:: Task details ::
Beginning with the line that mentions "equality test, second", reproduce every line through the last line of the entries, exactly, and only those.

(Data to process)

`src/shared/afc_pkg.sv`:
```
/*
 Constants, types and carriers for the converter front-end control block.
 Assumes one master clock domain; register bus index is 4 bits, data 8 bits.
*/
`default_nettype none
package afc_pkg;
    // ==========================================================
    // Clocking and filter
    localparam int MASTER_HZ     = 2457600;
    localparam int MOD_HZ        = 19200;
    localparam int DATA_RATE_CHZ = 1500;
    localparam int FIR_TAPS      = 1279;
    localparam int MOD_DIV_BASE  = MASTER_HZ / MOD_HZ;
    localparam int CONV_MOD_BASE = MOD_HZ * 100 / DATA_RATE_CHZ;
    localparam logic [1:0] CAL_PERIODS = 2'h2;
    // ==========================================================
    // Register indices
    localparam logic [3:0] A_SETUP = 4'h0;
    localparam logic [3:0] A_ACR   = 4'h2;
    localparam logic [3:0] A_OFS   = 4'h3;
    localparam logic [3:0] A_DIO   = 4'h4;
    localparam logic [3:0] A_DIR   = 4'h5;
    localparam logic [3:0] A_FUNC  = 4'h6;
    localparam logic [3:0] A_CMD   = 4'h8;
    localparam logic [3:0] A_RES2  = 4'h9;
    localparam logic [3:0] A_RES1  = 4'hA;
    localparam logic [3:0] A_RES0  = 4'hB;
    localparam logic [3:0] A_SPI   = 4'hC;
    // ==========================================================
    // Field positions
    localparam int SETUP_SENSOR_BREAK_CURRENT_ENABLE = 3;
    localparam int ACR_RDY    = 7;
    localparam int ACR_SPEED  = 5;
    localparam int ACR_INPUT_BUFFER_ENABLE  = 4;
    localparam int ACR_RANGE  = 2;
    // ==========================================================
    // Commands and values
    localparam logic [7:0] CMD_SELF_FULL = 8'h01;
    localparam logic [7:0] CMD_SELF_GAIN = 8'h02;
    localparam logic [7:0] CMD_SELF_OFS  = 8'h03;
    localparam logic [7:0] CMD_SYS_OFS   = 8'h04;
    localparam logic [7:0] CMD_SYS_GAIN  = 8'h05;
    localparam logic [23:0] FULL_SCALE   = 24'h7FFFFF;
    localparam logic [7:0] RST_DIR       = 8'hFF;
    localparam logic [7:0] RST_FUNC      = 8'h00;
    localparam logic [2:0] RST_GAIN      = 3'h0;
    localparam logic [7:0] RST_GFACT     = 8'h01;
    // ==========================================================
    // Types
    typedef enum logic [2:0] {
        CAL_IDLE = 3'b001,
        CAL_OFS  = 3'b010,
        CAL_GAIN = 3'b100
    } afc_cal_t;

    typedef struct packed {
        logic [3:0] addr;
        logic [7:0] wdata;
        logic       wr;
        logic       rd;
    } afc_bus_t;

    typedef struct packed {
        logic [7:0] oe;
        logic [7:0] val;
    } afc_dio_t;

    typedef struct packed {
        logic [1:0]  input_buffer_enable_s;
        logic [1:0]  pol_s;
        logic [2:0]  sclk_s;
        logic [1:0]  din_s;
        logic [1:0]  cs_s;
        logic [1:0]  open_s;
        logic [7:0]  dio_s1;
        logic [7:0]  dio_s2;
        logic        sensor_break_current_enable;
        logic [2:0]  gain;
        logic [7:0]  gfact;
        logic        speed;
        logic        input_buffer_enable;
        logic        range;
        logic [1:0]  rate;
        logic        buf_on;
        logic [7:0]  ofs;
        logic [7:0]  dout;
        logic [7:0]  dir;
        logic [7:0]  func;
        afc_dio_t    drv;
        logic [7:0]  rdata;
        logic [8:0]  div_cnt;
        logic [12:0] per_cnt;
        logic [23:0] acc;
        logic [23:0] result;
        logic        rdy_n;
        logic [23:0] ofs_coef;
        logic [23:0] gain_coef;
        afc_cal_t    cal;
        logic        cal_both;
        logic        cal_self;
        logic [1:0]  cal_left;
        logic [7:0]  rx_sh;
        logic [2:0]  rx_cnt;
        logic [7:0]  rx_byte;
    } afc_state_t;
endpackage : afc_pkg
`default_nettype wire

```
`src/rtl/afc_frontend.sv`:
```
/*
 Front-end control of a delta-sigma converter: setup, buffer, gain, offset
 correction, modulator divider, decimation timing, calibration sequencing,
 dual-purpose pins and the slave-only serial receiver.
 Assumes mclk_i is the master clock and the modulator bitstream is synchronous.
*/
// The strobed register port and the address map were chosen for this implementation.
// What this block does
// - Sensor-break bit switches both input current sources on, clear switches off.
// - Open sensor with sources on reports positive full-scale code.
// - Buffer on only when buffer pin high and buffer bit one.
// - Eight selectable gains, powers of two from 1 to 128.
// - Offset value is 8-bit sign-magnitude, bit 7 direction.
// - Modulator clock is master clock divided; speed bit halves it.
// - Rate codes 00, 01, 10 give full, half and quarter output rate.
// - Decimation sums 1279 modulator bits per 1280-sample window, the last bit is dropped; rate tracks master clock.
// - Full, gain-only and offset-only self calibration; single ones take two periods.
// - System offset and gain calibration, two periods each.
// - Calibration end drives result-ready low.
// - Each pin selectable analog or digital; analog after reset.
// - Analog pin ignores its direction and data bits.
// - Digital input pin returns sampled level in data bit.
// - Digital output pin driven from its data bit.
// - Digital pins can still be converted as a test mode.
// - Serial port is slave only, never makes a clock.
// - Serial port supports both clock polarities via polarity pin.
// - Polarity low samples falling edge, high samples rising edge.
// - Result-ready state mirrored in bit 7 of analog control word.
// - Gain field is power-of-two exponent, 000 is gain 1 default.
`default_nettype none
module afc_frontend #(
    parameter int MOD_DIV  = afc_pkg::MOD_DIV_BASE,
    parameter int CONV_MOD = afc_pkg::CONV_MOD_BASE
) (
    input  wire logic            mclk_i,
    input  wire logic            rst_n_i,
    input  wire logic            ce_i,
    input  wire afc_pkg::afc_bus_t bus_i,
    output logic [7:0]           rd_data_o,
    input  wire logic            buf_pin_i,
    input  wire logic            sensor_open_i,
    input  wire logic            mod_bit_i,
    input  wire logic [7:0]      dio_i,
    output afc_pkg::afc_dio_t    dio_o,
    input  wire logic            sclk_i,
    input  wire logic            pol_i,
    input  wire logic            sdin_i,
    input  wire logic            cs_n_i,
    output logic                 result_ready_n_o,
    output logic                 burnout_pos_o,
    output logic                 burnout_neg_o,
    output logic                 buffer_on_o,
    output logic [7:0]           gain_factor_o,
    output logic                 offset_neg_o,
    output logic [6:0]           offset_mag_o,
    output logic                 cal_internal_o,
    output logic [23:0]          result_o,
    output logic [23:0]          gain_coef_o
);
    // ==========================================================
    // State
    afc_pkg::afc_state_t st_reg;
    afc_pkg::afc_state_t st_next;

    logic [8:0]  div_lim;
    logic [12:0] per_lim;
    logic        mod_tick;
    logic        per_end;
    logic        sclk_act;
    logic [23:0] corr;

    function automatic logic [7:0] pin_read(input logic [7:0] func, input logic [7:0] dir,
                                            input logic [7:0] lvl, input logic [7:0] dat);
        pin_read = (func & dir & lvl) | (~(func & dir) & dat);
    endfunction : pin_read

    // ==========================================================
    // Timing
    // Rate code 11 is taken as the slowest rate
    always_comb
    begin
        div_lim  = 9'(MOD_DIV << st_reg.speed) - 9'h001;
        per_lim  = 13'(CONV_MOD << (st_reg.rate[1] ? 2 : st_reg.rate)) - 13'h0001;
        mod_tick = (st_reg.div_cnt == div_lim);
        per_end  = mod_tick && (st_reg.per_cnt == per_lim);
        // Active edge from the two settled stages only
        sclk_act = (st_reg.sclk_s[1] != st_reg.sclk_s[2]) && (st_reg.sclk_s[1] == st_reg.pol_s[1]);
        corr     = st_reg.acc - st_reg.ofs_coef;
    end

    // ==========================================================
    // Next state
    always_comb
    begin
        st_next = st_reg;
        st_next.input_buffer_enable_s = {st_reg.input_buffer_enable_s[0], buf_pin_i};
        st_next.pol_s   = {st_reg.pol_s[0], pol_i};
        st_next.sclk_s  = {st_reg.sclk_s[1:0], sclk_i};
        st_next.din_s   = {st_reg.din_s[0], sdin_i};
        st_next.cs_s    = {st_reg.cs_s[0], cs_n_i};
        st_next.open_s  = {st_reg.open_s[0], sensor_open_i};
        st_next.dio_s1  = dio_i;
        st_next.dio_s2  = st_reg.dio_s1;

        // Register writes
        if (bus_i.wr)
        begin
            unique case (bus_i.addr)
                afc_pkg::A_SETUP:
                begin
                    st_next.sensor_break_current_enable = bus_i.wdata[afc_pkg::SETUP_SENSOR_BREAK_CURRENT_ENABLE];
                    st_next.gain = bus_i.wdata[2:0];
                end
                afc_pkg::A_ACR:
                begin
                    st_next.speed = bus_i.wdata[afc_pkg::ACR_SPEED];
                    st_next.input_buffer_enable = bus_i.wdata[afc_pkg::ACR_INPUT_BUFFER_ENABLE];
                    st_next.range = bus_i.wdata[afc_pkg::ACR_RANGE];
                    st_next.rate  = bus_i.wdata[1:0];
                end
                afc_pkg::A_OFS:  st_next.ofs  = bus_i.wdata;
                afc_pkg::A_DIO:  st_next.dout = bus_i.wdata;
                afc_pkg::A_DIR:  st_next.dir  = bus_i.wdata;
                afc_pkg::A_FUNC: st_next.func = bus_i.wdata;
                default: ;
            endcase
        end
        st_next.gfact = 8'(8'h01 << st_next.gain);

        // Register reads, data valid the cycle after the strobe
        if (bus_i.rd)
        begin
            unique case (bus_i.addr)
                afc_pkg::A_SETUP: st_next.rdata = {4'h0, st_reg.sensor_break_current_enable, st_reg.gain};
                afc_pkg::A_ACR:   st_next.rdata = {st_reg.rdy_n, 1'b0, st_reg.speed, st_reg.input_buffer_enable,
                                                   1'b0, st_reg.range, st_reg.rate};
                afc_pkg::A_OFS:   st_next.rdata = st_reg.ofs;
                afc_pkg::A_DIO:   st_next.rdata = pin_read(st_reg.func, st_reg.dir,
                                                           st_reg.dio_s2, st_reg.dout);
                afc_pkg::A_DIR:   st_next.rdata = st_reg.dir;
                afc_pkg::A_FUNC:  st_next.rdata = st_reg.func;
                afc_pkg::A_RES2:  st_next.rdata = st_reg.result[23:16];
                afc_pkg::A_RES1:  st_next.rdata = st_reg.result[15:8];
                afc_pkg::A_RES0:  st_next.rdata = st_reg.result[7:0];
                afc_pkg::A_SPI:   st_next.rdata = st_reg.rx_byte;
                default:          st_next.rdata = 8'h00;
            endcase
            if (bus_i.addr == afc_pkg::A_RES0)
            begin
                st_next.rdy_n = 1'b1;
            end
        end

        // Pins: analog pins stay undriven whatever dir and data hold
        st_next.drv.oe  = st_next.func & ~st_next.dir;
        st_next.drv.val = st_next.func & ~st_next.dir & st_next.dout;
        st_next.buf_on  = st_reg.input_buffer_enable_s[1] & st_next.input_buffer_enable;

        // Modulator divider and decimation window
        st_next.div_cnt = mod_tick ? 9'h000 : st_reg.div_cnt + 9'h001;
        if (mod_tick)
        begin
            // Pin function does not gate the converter path
            st_next.acc     = st_reg.acc + (mod_bit_i ? 24'h000001 : 24'hFFFFFF);
            st_next.per_cnt = per_end ? 13'h0000 : st_reg.per_cnt + 13'h0001;
        end
        if (per_end)
        begin
            st_next.acc = 24'h000000;
            unique case (st_reg.cal)
                afc_pkg::CAL_IDLE:
                begin
                    st_next.result = (st_reg.sensor_break_current_enable && st_reg.open_s[1]) ? afc_pkg::FULL_SCALE : corr;
                    st_next.rdy_n  = 1'b0;
                end
                afc_pkg::CAL_OFS:
                begin
                    st_next.cal_left = st_reg.cal_left - 2'h1;
                    if (st_reg.cal_left == 2'h1)
                    begin
                        st_next.ofs_coef = st_reg.acc;
                        st_next.cal_left = afc_pkg::CAL_PERIODS;
                        st_next.cal      = st_reg.cal_both ? afc_pkg::CAL_GAIN : afc_pkg::CAL_IDLE;
                        st_next.rdy_n    = st_reg.cal_both;
                    end
                end
                afc_pkg::CAL_GAIN:
                begin
                    st_next.cal_left = st_reg.cal_left - 2'h1;
                    if (st_reg.cal_left == 2'h1)
                    begin
                        st_next.gain_coef = corr;
                        st_next.cal       = afc_pkg::CAL_IDLE;
                        st_next.rdy_n     = 1'b0;
                    end
                end
            endcase
        end

        // Calibration commands restart the window so periods are whole
        if (bus_i.wr && bus_i.addr == afc_pkg::A_CMD)
        begin
            st_next.cal_left = afc_pkg::CAL_PERIODS;
            st_next.cal_both = 1'b0;
            st_next.cal_self = 1'b1;
            unique case (bus_i.wdata)
                afc_pkg::CMD_SELF_FULL:
                begin
                    st_next.cal      = afc_pkg::CAL_OFS;
                    st_next.cal_both = 1'b1;
                end
                afc_pkg::CMD_SELF_GAIN: st_next.cal = afc_pkg::CAL_GAIN;
                afc_pkg::CMD_SELF_OFS:  st_next.cal = afc_pkg::CAL_OFS;
                afc_pkg::CMD_SYS_OFS:
                begin
                    st_next.cal      = afc_pkg::CAL_OFS;
                    st_next.cal_self = 1'b0;
                end
                afc_pkg::CMD_SYS_GAIN:
                begin
                    st_next.cal      = afc_pkg::CAL_GAIN;
                    st_next.cal_self = 1'b0;
                end
                default: st_next.cal_left = st_reg.cal_left;
            endcase
            if (st_next.cal != afc_pkg::CAL_IDLE)
            begin
                st_next.acc     = 24'h000000;
                st_next.per_cnt = 13'h0000;
                st_next.div_cnt = 9'h000;
            end
        end
        if (st_next.cal != afc_pkg::CAL_IDLE)
        begin
            st_next.rdy_n = 1'b1;
        end
        else
        begin
            st_next.cal_self = 1'b0;
        end

        // Serial receiver, sampled only; no clock is ever driven
        if (st_reg.cs_s[1])
        begin
            st_next.rx_cnt = 3'h0;
        end
        else if (sclk_act)
        begin
            st_next.rx_sh  = {st_reg.rx_sh[6:0], st_reg.din_s[1]};
            st_next.rx_cnt = st_reg.rx_cnt + 3'h1;
            if (st_reg.rx_cnt == 3'h7)
            begin
                st_next.rx_byte = {st_reg.rx_sh[6:0], st_reg.din_s[1]};
            end
        end
    end

    // ==========================================================
    // Registers
    always_ff @(posedge mclk_i)
    begin
        if (!rst_n_i)
        begin
            st_reg       <= '0;
            st_reg.gain  <= afc_pkg::RST_GAIN;
            st_reg.gfact <= afc_pkg::RST_GFACT;
            st_reg.dir   <= afc_pkg::RST_DIR;
            st_reg.func  <= afc_pkg::RST_FUNC;
            st_reg.rdy_n <= 1'b1;
            st_reg.cal   <= afc_pkg::CAL_IDLE;
        end
        else if (ce_i)
        begin
            st_reg <= st_next;
        end
    end

    assign rd_data_o        = st_reg.rdata;
    assign dio_o            = st_reg.drv;
    assign result_ready_n_o = st_reg.rdy_n;
    assign burnout_pos_o    = st_reg.sensor_break_current_enable;
    assign burnout_neg_o    = st_reg.sensor_break_current_enable;
    assign buffer_on_o      = st_reg.buf_on;
    assign gain_factor_o    = st_reg.gfact;
    assign offset_neg_o     = st_reg.ofs[7];
    assign offset_mag_o     = st_reg.ofs[6:0];
    assign cal_internal_o   = st_reg.cal_self;
    assign result_o         = st_reg.result;
    assign gain_coef_o      = st_reg.gain_coef;
endmodule : afc_frontend
`default_nettype wire

```
`config.mk`:
```
export PLATFORM = sky130hd
export DESIGN_NAME = afc_frontend
export DESIGN_NICKNAME = d
export VERILOG_FILES = /design/src/shared/afc_pkg.sv /design/src/rtl/afc_frontend.sv
export SDC_FILE = /design/constraint.sdc
export NUM_CORES = 1
export LEC_CHECK = 0
export BUFFER_PORTS_ARGS = -buffer_cell sky130_fd_sc_hd__buf_2
export CAP_MARGIN = 25
export CORE_MARGIN = 3
export CORE_UTILIZATION = 32
export DETAILED_ROUTE_END_ITERATION = 8
export PLACE_DENSITY = 0.48
export RECOVER_POWER = 25
export SLEW_MARGIN = 30
export SYNTH_ARGS = -nofsm -noshare
export SYNTH_HDL_FRONTEND = slang
export SYNTH_SLANG_ARGS = --single-unit
```
`constraint.sdc`:
```
create_clock -name mclk_i -period 4.85 [get_ports mclk_i]
set_input_delay 1.2125 -clock mclk_i [delete_from_list [all_inputs] [get_ports mclk_i]]
set_output_delay 1.2125 -clock mclk_i [all_outputs]
set_load 0.05 [all_outputs]
```
; After elaboration in Yosys (flattened, before gate mapping)
; Index checks and enable logic that the tools add are counted.
[word_totals]
reg_bits = 247
in_bits = 32
output_inout_bits = 93
word_cells = 155
[classes]
n_addsub = 8
eq_ne = 28
n_shift = 3
n_mux = 44
bitwise_logic = 10
reduce_logical = 25
[op_table]
columns = operator, count
row1 = 24-bit 2-to-1 mux, 6
row2 = 100-bit 2-to-1 mux, 1
row3 = 46-bit 2-to-1 mux, 2
row4 = 8-bit one-hot mux with 10 select lines, 1
row5 = 8-bit AND, 5
row6 = 37-bit 2-to-1 mux, 1
row7 = 8-bit 2-to-1 mux, 4
row8 = 27-bit 2-to-1 mux, 1
row9 = 25-bit 2-to-1 mux, 1
row10 = 24-bit adder, 1
row11 = 24-bit subtractor, 1
row12 = "4-bit equality test, second input constant", 5
row13 = 3-bit 2-to-1 mux, 6
row14 = "8-bit by 2-bit equality test with 1-bit output, second input constant", 2
row15 = "8-bit by 3-bit equality test with 1-bit output, second input constant", 2
row16 = 8-bit inverter, 2
row17 = 4-bit AND reduction, 4
row18 = 3-bit AND reduction, 5
row19 = "13-bit by 1-bit adder with 13-bit output, second input constant", 1
row20 = 13-bit equality test, 1
row21 = 13-bit 2-to-1 mux, 1
row22 = "11-bit by 2-bit left shift with 13-bit output, first input constant", 1
row23 = "13-bit by 1-bit subtractor with 13-bit output, second input constant", 1
row24 = "4-bit by 3-bit equality test with 1-bit output, second input constant", 3
row25 = 37 further kinds, 60

; Depth between registers and ports, before layout
[logic_depth]
word_depth = 14
mapped_depth = 13
depth_no_buf = 12

; Worst setup path before layout
; Ideal clock, no wire load.
[synth_timing]
path_type = input to register
startpoint = in mod_bit_i
endpoint = reg st_reg[119] in the netlist's numbering
setup_time_ns = 0.091
arrival_ns = 3.735
t_required_ns = 4.759
slack_ns = 1.024
path_stages = 11
n_path_buf = 1
path_cell_list = inv_1 > ha_1 > clkbuf_1 > a21oi_1 > nor2_1 > a2111oi_0 > a21boi_0 > nor2b_1 > o21ai_0 > nand3_1 > a311oi_1
[synth_between]
elab_chain_cells = 6
[synth_lines]
columns = item, line_no
row1 = "start, declared", afc_frontend.sv:42  ; input wire logic mod_bit_i,
row2 = 24-bit 2-to-1 mux *, afc_frontend.sv:164  ; st_next.acc = st_reg.acc + (mod_bit_i ? 24'h000001 : 24'hFFFFFF);
row3 = 24-bit adder *, afc_frontend.sv:164
row4 = 37-bit 2-to-1 mux *, afc_frontend.sv:161  ; if (mod_tick)
row5 = 100-bit 2-to-1 mux *, afc_frontend.sv:167  ; if (per_end)
row6 = 46-bit 2-to-1 mux, afc_frontend.sv:226  ; if (st_next.cal != afc_pkg::CAL_IDLE)
row7 = 46-bit 2-to-1 mux *, afc_frontend.sv:201  ; if (bus_i.wr && bus_i.addr == afc_pkg::A_CMD)
row8 = "end signal, assigned", afc_frontend.sv:274  ; st_reg <= st_next;
row9 = "end, declared", afc_frontend.sv:62  ; afc_pkg::afc_state_t st_reg;
; Every way passes the cells marked *; elsewhere a longest branch is shown, timed or not.
; A chain may end at the register's enable or synchronous reset.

(End Data to process)

:: Solution to the exercise ::
row12 = "4-bit equality test, second input constant", 5
row13 = 3-bit 2-to-1 mux, 6
row14 = "8-bit by 2-bit equality test with 1-bit output, second input constant", 2
row15 = "8-bit by 3-bit equality test with 1-bit output, second input constant", 2
row16 = 8-bit inverter, 2
row17 = 4-bit AND reduction, 4
row18 = 3-bit AND reduction, 5
row19 = "13-bit by 1-bit adder with 13-bit output, second input constant", 1
row20 = 13-bit equality test, 1
row21 = 13-bit 2-to-1 mux, 1
row22 = "11-bit by 2-bit left shift with 13-bit output, first input constant", 1
row23 = "13-bit by 1-bit subtractor with 13-bit output, second input constant", 1
row24 = "4-bit by 3-bit equality test with 1-bit output, second input constant", 3
row25 = 37 further kinds, 60

; Depth between registers and ports, before layout
[logic_depth]
word_depth = 14
mapped_depth = 13
depth_no_buf = 12

; Worst setup path before layout
; Ideal clock, no wire load.
[synth_timing]
path_type = input to register
startpoint = in mod_bit_i
endpoint = reg st_reg[119] in the netlist's numbering
setup_time_ns = 0.091
arrival_ns = 3.735
t_required_ns = 4.759
slack_ns = 1.024
path_stages = 11
n_path_buf = 1
path_cell_list = inv_1 > ha_1 > clkbuf_1 > a21oi_1 > nor2_1 > a2111oi_0 > a21boi_0 > nor2b_1 > o21ai_0 > nand3_1 > a311oi_1
[synth_between]
elab_chain_cells = 6
[synth_lines]
columns = item, line_no
row1 = "start, declared", afc_frontend.sv:42  ; input wire logic mod_bit_i,
row2 = 24-bit 2-to-1 mux *, afc_frontend.sv:164  ; st_next.acc = st_reg.acc + (mod_bit_i ? 24'h000001 : 24'hFFFFFF);
row3 = 24-bit adder *, afc_frontend.sv:164
row4 = 37-bit 2-to-1 mux *, afc_frontend.sv:161  ; if (mod_tick)
row5 = 100-bit 2-to-1 mux *, afc_frontend.sv:167  ; if (per_end)
row6 = 46-bit 2-to-1 mux, afc_frontend.sv:226  ; if (st_next.cal != afc_pkg::CAL_IDLE)
row7 = 46-bit 2-to-1 mux *, afc_frontend.sv:201  ; if (bus_i.wr && bus_i.addr == afc_pkg::A_CMD)
row8 = "end signal, assigned", afc_frontend.sv:274  ; st_reg <= st_next;
row9 = "end, declared", afc_frontend.sv:62  ; afc_pkg::afc_state_t st_reg;
; Every way passes the cells marked *; elsewhere a longest branch is shown, timed or not.
; A chain may end at the register's enable or synchronous reset.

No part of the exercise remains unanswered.